Want to bet...
.... that Lockheed-Martin comes out with "a sub-contractor" or "a sub-sub-contractor" did it? Outsourced or not... ?
The Federal Aviation Administration has blamed a software upgrade to its next-generation radar system for the hundreds of delayed and cancelled flights from Washington DC airports on Saturday. "The FAA identified a recent software upgrade at the Leesburg, VA high-altitude radar facility as the source of Saturday's automation …
"Why the picture of Radar O'Rei... oh, NOW I get it!"
You get it. I get it. Lots of other old fogeys get it too.
What age profile do you think recognition of the picture will have?
How about the other culturally iconic team of software engineers, Morecambe and Previn: "I'm encrypting all the right bits. Just not necessarily in the right order".
The young people of today, they ... er how does the rest go?
This testing shit costs money which comes right out of our bonuses! We're not doing that!! Say....let's do like Microsoft does, and let our customers test this stuff for us! What? We don't have any "customers"? Of course we do...they called "passengers", but why mince words. There... perfect!!. Time for a Scotch....
"Yep, it passes all the tests... it's gold. Updates away..."
If I'm reading between the lines correctly, the critical difference was between the code 'working' and the code working over time, e.g. a whole shift.
Feature/function testing vs. ? What is it called when you test the code as it is actually used over a valid duration of time by real people?
When the users are flight controllers - rather important users them - aren't their usage patterns well enough understood to be the basis of "real world" testing? Or is this the after-thought to now be remedied?
Forty-five years ago I was the chief architect of a 100 (eventually 200) user time-sharing system. One of the design goals was to make sure that users couldn't "hack" the system and interfere with other users. Another goal was for the system to be up >99% of the time. Any crash (which rebooted in less than a minute was counted as 15 minutes of down time. Testing was done during experimental times when we would attempt to crash the system, put on large loads etc. We eventually could log a scheduled uptime of over 99% - this includes failures from all causes such as power failure, operator error etc.
We also had some users that would attempt to hack the system and they were partially successful a couple of times. Once they installed a trojan that did interesting things when run by a privileged user. They also found a hole in our disk quota system (a bad compare with the maximum integer value).
Sometimes the system (after a year of pretty solid operation) would crash and we would find a bug that had been in the system for years. Examining the bug we couldn't understand how the system had ever worked - but it did.

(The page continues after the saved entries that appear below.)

This design comes from an exercise in tuning for small area, a short achievable clock period and few clock cycles on the open sky130 flow, not from production work.
At most, simulation tests tie the RTL to the original design; equivalence was not proved.

// biquad
module biquad (
    input  wire        clk,
    input  wire        rst,         
    input  wire        in_valid,
    output reg         in_ready,
    input  wire [31:0] in_x,
    input  wire [31:0] in_b0,
    input  wire [31:0] in_b1,
    input  wire [31:0] in_b2,
    input  wire [31:0] in_a1,
    input  wire [31:0] in_a2,
    output reg         out_valid,
    output wire [31:0] out_y
);
For scale: ~52000 sq um of cells after synthesis.
clock: 20.0 ns
lec_check: 0
cap_margin: 40
core_margin: 2
core_utilization: 40
place_density: 0.6
slew_margin: 40
standard.sh (not shown) runs the stock make flow with config.mk's settings and CLKGATE_MAP_FILE= SYNTH_SCRIPT=/design/flow/synth_recipe.tcl, a recipe that flattens the netlist after the stock synthesis.
==> flow/flow/run.sh <==
#!/bin/bash
# Standard layout (the standard.sh, unchanged synthesis). Timing repair
# up to clock tree synthesis aims for a larger setup margin on the worst
# path only; after global routing no further timing repair is asked for.
set -eo pipefail
cp config.mk config.orig.mk
SETUP_SLACK_MARGIN=13 TNS_END_PERCENT=0 bash standard.sh cts > standard_cts.log 2>&1
SETUP_SLACK_MARGIN=0 TNS_END_PERCENT=0 bash standard.sh > standard_finish.log 2>&1
Change:
--- a/flow/design.v
+++ b/flow/design.v
@@ -91,49 +91,14 @@
     endgenerate
     wire [W-1:0] c1 = g[L] | q[L];
     assign s0  = p ^ {g[L][W-2:0], 1'b0};
     assign s1  = p ^ {c1[W-2:0], 1'b1};
     assign co0 = g[L][W-1];
     assign co1 = c1[W-1];
 endmodule
-module bq_add2s #(parameter W = 26) (
-    input  wire [W-1:0] a,
-    input  wire [W-1:0] b,
-    output wire [W-1:0] s0,
-    output wire [W-1:0] s1,
-    output wire         co0,
-    output wire         co1
-);
-    localparam L = (W <= 2) ? 1 : (W <= 4) ? 2 : (W <= 8) ? 3 : (W <= 16) ? 4 : (W <= 32) ? 5 : (W <= 64) ? 6 : 7;
-    wire [W-1:0] p = a ^ b;
-    wire [W-1:0] g [0:L];
-    wire [W-1:0] q [0:L];
-    assign g[0] = a & b;
-    assign q[0] = p;
-    genvar l, i;
-    generate
-        for (l = 0; l < L; l = l + 1) begin : lv
-            for (i = 0; i < W; i = i + 1) begin : bt
-                if ((i >> l) & 1) begin : cm
-                    localparam integer J = ((i >> l) << l) - 1;
-                    assign g[l+1][i] = g[l][i] | (q[l][i] & g[l][J]);
-                    assign q[l+1][i] = q[l][i] & q[l][J];
-                end else begin : ps
-                    assign g[l+1][i] = g[l][i];
-                    assign q[l+1][i] = q[l][i];
-                end
-            end
-        end
-    endgenerate
-    wire [W-1:0] c1 = g[L] | q[L];
-    assign s0  = p ^ {g[L][W-2:0], 1'b0};
-    assign s1  = p ^ {c1[W-2:0], 1'b1};
-    assign co0 = g[L][W-1];
-    assign co1 = c1[W-1];
-endmodule
 module bq_ge8 (
     input  wire [7:0] a,
     input  wire [7:0] b,
     output wire       ge
 );
     wire [7:0] gt = a & ~b;
     wire [7:0] eq = ~(a ^ b);
@@ -451,15 +416,15 @@
     wire        f_ovf  = f_c ? (f_rc ? (f_x >= 8'd253) : (f_x >= 8'd254)) :
                          f_n ? (f_rc ? (f_x >= 8'd254) : 1'b0) : 1'b0;
     wire        f_tiny = ~f_c & ~f_n & (~f_sum[25] | (f_x == 8'd1));
     wire [31:0] f_r    = f_tiny ? 32'd0 :
                          f_ovf  ? {f_s, 8'hFF, 23'd0} : {f_s, f_e, f_frac};
     wire [23:0] n_m0, n_m1;
     wire        n_m0_co, n_m1_co;
-    bq_add2s #(.W(24)) u_nab (.a(ma), .b(~mb), .s0(n_m0), .s1(n_m1), .co0(n_m0_co), .co1(n_m1_co));
+    bq_add2 #(.W(24)) u_nab (.a(ma), .b(~mb), .s0(n_m0), .s1(n_m1), .co0(n_m0_co), .co1(n_m1_co));
     wire [24:0] n_d1a, n_d1b;
     wire        n_d1a_co, n_d1b_co;
     bq_adds #(.W(25)) u_nd1a (.a({ma, 1'b0}), .b(~{1'b0, mb}), .ci(1'b1), .s(n_d1a), .co(n_d1a_co));
     bq_adds #(.W(25)) u_nd1b (.a({mb, 1'b0}), .b(~{1'b0, ma}), .ci(1'b1), .s(n_d1b), .co(n_d1b_co));
     wire [24:0] n_d1 = a_ge ? n_d1a : n_d1b;
     wire [24:0] n_dv = d0 ? {(n_m1_co ? n_m1 : ~n_m0), 1'b0} : n_d1;
     wire        n_s  = d0 ? (n_m1_co ? sa : sb) : f_s;
Outcome: Die area hardly moves. Area after synthesis hardly moves. Clock skew climbs by 0.023 ns. Final area increases by 2.6%. Count of clock-buffer cells in the layout came out lower by 2. Fmax rose by 4.9%. Routed wire length went down by 3.1%. Worst setup slack improves by 0.39 ns. Worst hold slack gains 0.015 ns. Global-route usage decreases by 1.2 points. Flip-flop and latch count is unchanged. Synthesized cell count went down by 0.37%.
Testbench counts after the change, summed over its fixed seeds: cycles 60,008.
Only the layout flow was run in the first run of this note; the RTL was not checked for function there.

-- separate check: timing with driven ports --
How much do the figures lean on ideal ports? The routed layouts below were timed once more, with nothing changed but the port constraints. Step 1: set_driving_cell puts a clkbuf_16 on clk and a buf_2 on each other input, an assumption about the parent block. Step 2 times the ports against the registers' clock, not the clock port: input delays grow and output delays shrink by t, the midpoint of the rising clock arrivals with the driver on. a / b / c = ideal / step 1 / step 2; a / b = the first two.
run	shift t [ns]	setup slack, ns	hold slack, ns	latest minus earliest clock arrival (ns)	pins driven straight from the clock port
the first run	0.649	11.506 / 11.506 / 11.506	0.427 / 0.427 / 0.427	0.036 / 0.035	1
the second run	0.679	11.900 / 11.900 / 11.900	0.443 / 0.443 / 0.443	0.056 / 0.056	1
After both steps every run listed still meets setup and hold.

My take away from all of this is that it is extremely hard to make a large system completely air tight. Testing cannot be complete. Users change their behavior over time exposing bugs. Updating a system that is running is even more difficult. I think one important thing is to recover quickly and not lose important data.
I assume the 12-30% were the cancelled flights mentioned in the opening paragraphs.
But ti's still concerning they don't know the EXACT number, was it 70% or was it 88%? Surely "scheduled flights - actual flights" are 2 known, discrete numbers that can produce a known discrete number as a solution rather than a range?